- Born: Gertrud Marie Humm 13 October 1908 Olten, Solothurn, Switzerland
- Died: 15 November 2002 (aged 94) Olten, Solothurn, Switzerland
- Occupations: Politician, activist
- Political party: Social Democratic Party of Switzerland
- Spouse: Max Witta
- Children: 4 (3 survived to adulthood)

= Trudi Witta =

Swiss socialist politician and women's suffrage activist (1908–2002)

Trudi Witta (born Gertrud Marie Humm; 13 October 1908 – 15 November 2002) was a Swiss socialist politician and activist who played a central role in the campaign for women's suffrage in Switzerland. She served in numerous leadership positions within the socialist movement and women's organizations in the Canton of Solothurn and was instrumental in maintaining political support for women's voting rights from the 1940s through its eventual adoption in 1971.

== Early life and family ==
Trudi Witta was born as Gertrud Marie Humm in Olten to Rudolf Humm, a train conductor with the Swiss Federal Railways, and Marie Humm (née Engimann), a housewife. She was the eldest of four children in a politically active family. Her father was a trade unionist and president of the Olten section of the Swiss Railway Workers' Union, while her mother co-founded the Olten Women Workers' Association and served as secretary of the Union of Proletarian Women of Solothurn canton.

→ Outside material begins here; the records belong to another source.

<file path="src/rtl/core/brs_pkg.sv">
// shared types, constants and helpers of the boolean rule search block
`default_nettype none

package brs_pkg;

    localparam int ROWS      = 256;
    localparam int ROW_AW    = 8;
    localparam int RES_W     = 16;
    localparam int FEAT_W    = 16;
    localparam int LIT_W     = 5;
    localparam int NLIT      = 32;
    localparam int SUM_W     = 25;
    localparam int CNT_W     = 9;
    localparam int MAG_W     = 24;
    localparam int SQ_W      = 47;
    localparam int PROD_W    = 56;
    localparam int TOP_DEPTH = 128;
    localparam int KEEP_W    = 8;
    localparam int TOT_W     = 13;
    localparam int LST_AW    = 9;

    // configuration register indexes
    localparam logic CFG_KEEP_PAIRS   = 1'b0;
    localparam logic CFG_KEEP_TRIPLES = 1'b1;

    typedef struct packed {
        logic              unas;
        logic [RES_W-1:0]  resid;
        logic [FEAT_W-1:0] feat;
    } row_t;

    typedef struct packed {
        logic [1:0]       nlit;
        logic [LIT_W-1:0] lit0;
        logic [LIT_W-1:0] lit1;
        logic [LIT_W-1:0] lit2;
        logic             op0;
        logic             op1;
    } cand_t;

    typedef struct packed {
        cand_t            rule;
        logic [SUM_W-1:0] sum;
        logic [CNT_W-1:0] cnt;
    } ent_t;

    function automatic logic lit_hit(input logic [FEAT_W-1:0] feat, input logic [LIT_W-1:0] lit);
        return feat[lit[LIT_W-1:1]] == lit[0];
    endfunction

    function automatic logic [MAG_W-1:0] mag(input logic [SUM_W-1:0] s);
        logic [SUM_W-1:0] n;
        n = s[SUM_W-1] ? (~s + SUM_W'(1)) : s;
        return n[MAG_W-1:0];
    endfunction

    function automatic logic [KEEP_W-1:0] clip_keep(input logic [KEEP_W-1:0] k);
        return (k > KEEP_W'(TOP_DEPTH)) ? KEEP_W'(TOP_DEPTH) : k;
    endfunction

endpackage

`default_nettype wire

</file>
<file path="src/rtl/core/brs_cmp.sv">
// exact metric compare sa^2*cb > sb^2*ca with one squarer and one multiplier
`default_nettype none

module brs_cmp (
    input  wire logic                       clk,
    input  wire logic                       rst_n,
    input  wire logic                       start,
    input  wire logic [brs_pkg::SUM_W-1:0]  sa,
    input  wire logic [brs_pkg::CNT_W-1:0]  ca,
    input  wire logic [brs_pkg::SUM_W-1:0]  sb,
    input  wire logic [brs_pkg::CNT_W-1:0]  cb,
    output logic                            done,
    output logic                            gt,
    output logic [brs_pkg::SQ_W-1:0]        sq_a
);

    typedef enum logic [1:0] {IDLE, MUL_A, MUL_B, CMP} state_t;

    state_t                        state_reg;
    logic [brs_pkg::MAG_W-1:0]     mb_reg;
    logic [brs_pkg::CNT_W-1:0]     ca_reg;
    logic [brs_pkg::CNT_W-1:0]     cb_reg;
    logic [brs_pkg::SQ_W-1:0]      sq_reg;
    logic [brs_pkg::SQ_W-1:0]      sqa_reg;
    logic [brs_pkg::PROD_W-1:0]    pa_reg;
    logic [brs_pkg::PROD_W-1:0]    pb_reg;
    logic                          done_reg;
    logic                          gt_reg;

    logic [brs_pkg::MAG_W-1:0]     sq_in;
    logic [2*brs_pkg::MAG_W-1:0]   sq_full;
    logic [brs_pkg::CNT_W-1:0]     mul_b;
    logic [brs_pkg::PROD_W-1:0]    prod;

    assign sq_in   = (state_reg == IDLE) ? brs_pkg::mag(sa) : mb_reg;
    assign sq_full = sq_in * sq_in;
    assign mul_b   = (state_reg == MUL_A) ? cb_reg : ca_reg;
    assign prod    = brs_pkg::PROD_W'(sq_reg) * brs_pkg::PROD_W'(mul_b);

    always_ff @(posedge clk or negedge rst_n)
    begin
        if (!rst_n)
        begin
            state_reg <= IDLE;
            done_reg  <= 1'b0;
            gt_reg    <= 1'b0;
            mb_reg    <= '0;
            ca_reg    <= '0;
            cb_reg    <= '0;
            sq_reg    <= '0;
            sqa_reg   <= '0;
            pa_reg    <= '0;
            pb_reg    <= '0;
        end
        else
        begin
            done_reg <= 1'b0;
            unique case (state_reg)
                IDLE:
                begin
                    if (start)
                    begin
                        sq_reg    <= sq_full[brs_pkg::SQ_W-1:0];
                        mb_reg    <= brs_pkg::mag(sb);
                        ca_reg    <= ca;
                        cb_reg    <= cb;
                        state_reg <= MUL_A;
                    end
                end
                MUL_A:
                begin
                    pa_reg    <= prod;
                    sqa_reg   <= sq_reg;
                    sq_reg    <= sq_full[brs_pkg::SQ_W-1:0];
                    state_reg <= MUL_B;
                end
                MUL_B:
                begin
                    pb_reg    <= prod;
                    state_reg <= CMP;
                end
                CMP:
                begin
                    gt_reg    <= pa_reg > pb_reg;
                    done_reg  <= 1'b1;
                    state_reg <= IDLE;
                end
                default: state_reg <= IDLE;
            endcase
        end
    end

    assign done = done_reg;
    assign gt   = gt_reg;
    assign sq_a = sqa_reg;

endmodule

`default_nettype wire

</file>
<file path="config.mk">
export PLATFORM = sky130hd
export DESIGN_NAME = brs_cmp
export DESIGN_NICKNAME = d
export VERILOG_FILES = /design/src/rtl/core/brs_pkg.sv /design/src/rtl/core/brs_cmp.sv
export SDC_FILE = /design/constraint.sdc
export NUM_CORES = 2
export LEC_CHECK = 0
export BUFFER_PORTS_ARGS = -buffer_cell sky130_fd_sc_hd__clkbuf_2
export CORE_ASPECT_RATIO = 1.1
export CORE_MARGIN = 3
export CORE_UTILIZATION = 30
export CTS_CLUSTER_DIAMETER = 40
export CTS_CLUSTER_SIZE = 25
export DETAILED_ROUTE_END_ITERATION = 16
export SLEW_MARGIN = 20
export SYNTH_ARGS = -nofsm -noshare
export SYNTH_HDL_FRONTEND = slang
export SYNTH_SLANG_ARGS = --single-unit
</file>
<file path="constraint.sdc">
create_clock -name clk -period 11.1 [get_ports clk]
set_input_delay 2.22 -clock clk [delete_from_list [all_inputs] [get_ports clk]]
set_output_delay 2.22 -clock clk [all_outputs]
set_load 0.01 [all_outputs]
</file>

After completing primary and secondary education, Witta trained as a milliner, graduating with distinction. She became politically engaged at an early age, joining the Young Socialists organization. In 1927, she married Max Witta, a teacher and socialist politician who served as a municipal councillor and deputy mayor (Statthalter) of Olten for many years. The couple had four children, three of whom survived to adulthood. From 1946, they lived in their own house and mutually supported each other's political activities.

== Political career ==
Due to employment restrictions that prevented civil servants' wives from working, Witta could not practice her trade as a milliner after marriage. Instead, she pursued continuing education courses in politics and became deeply involved in public service and political organizations.

From 1936, Witta served on the Olten kindergarten commission, which she chaired during the 1950s. During World War II, she was particularly active in the Swiss Workers' Relief Organization (Oseo). She held various leadership positions within the Social Democratic Party of Switzerland (SP) and the women's movement, including secretary (from 1942), vice-president (from 1952), and president (1960–1971) of the women's section of the Olten SP.

At the cantonal level, Witta served as secretary (1942–1945) and president (1945–1971) of the Socialist Women of Solothurn. She sat on the executive committee of the Olten SP and, from 1950 to 1971, on the executive committee of the SP of Solothurn canton. She was a member of the Central Women's Commission of the Swiss Socialist Women and served for seven years as vice-president of the Union for the Advancement of Women's Causes in Olten.

Witta also served on the executive committee of the Liaison Center of Women's Associations of Solothurn and the executive committee of the Pressunion Frauenrecht cooperative, which published the magazine Die Frau in Leben und Arbeit. She was among the first women from Solothurn to serve on a court of assizes and sat on various commissions, including that of the Solothurn cantonal hospital from 1954 to 1977.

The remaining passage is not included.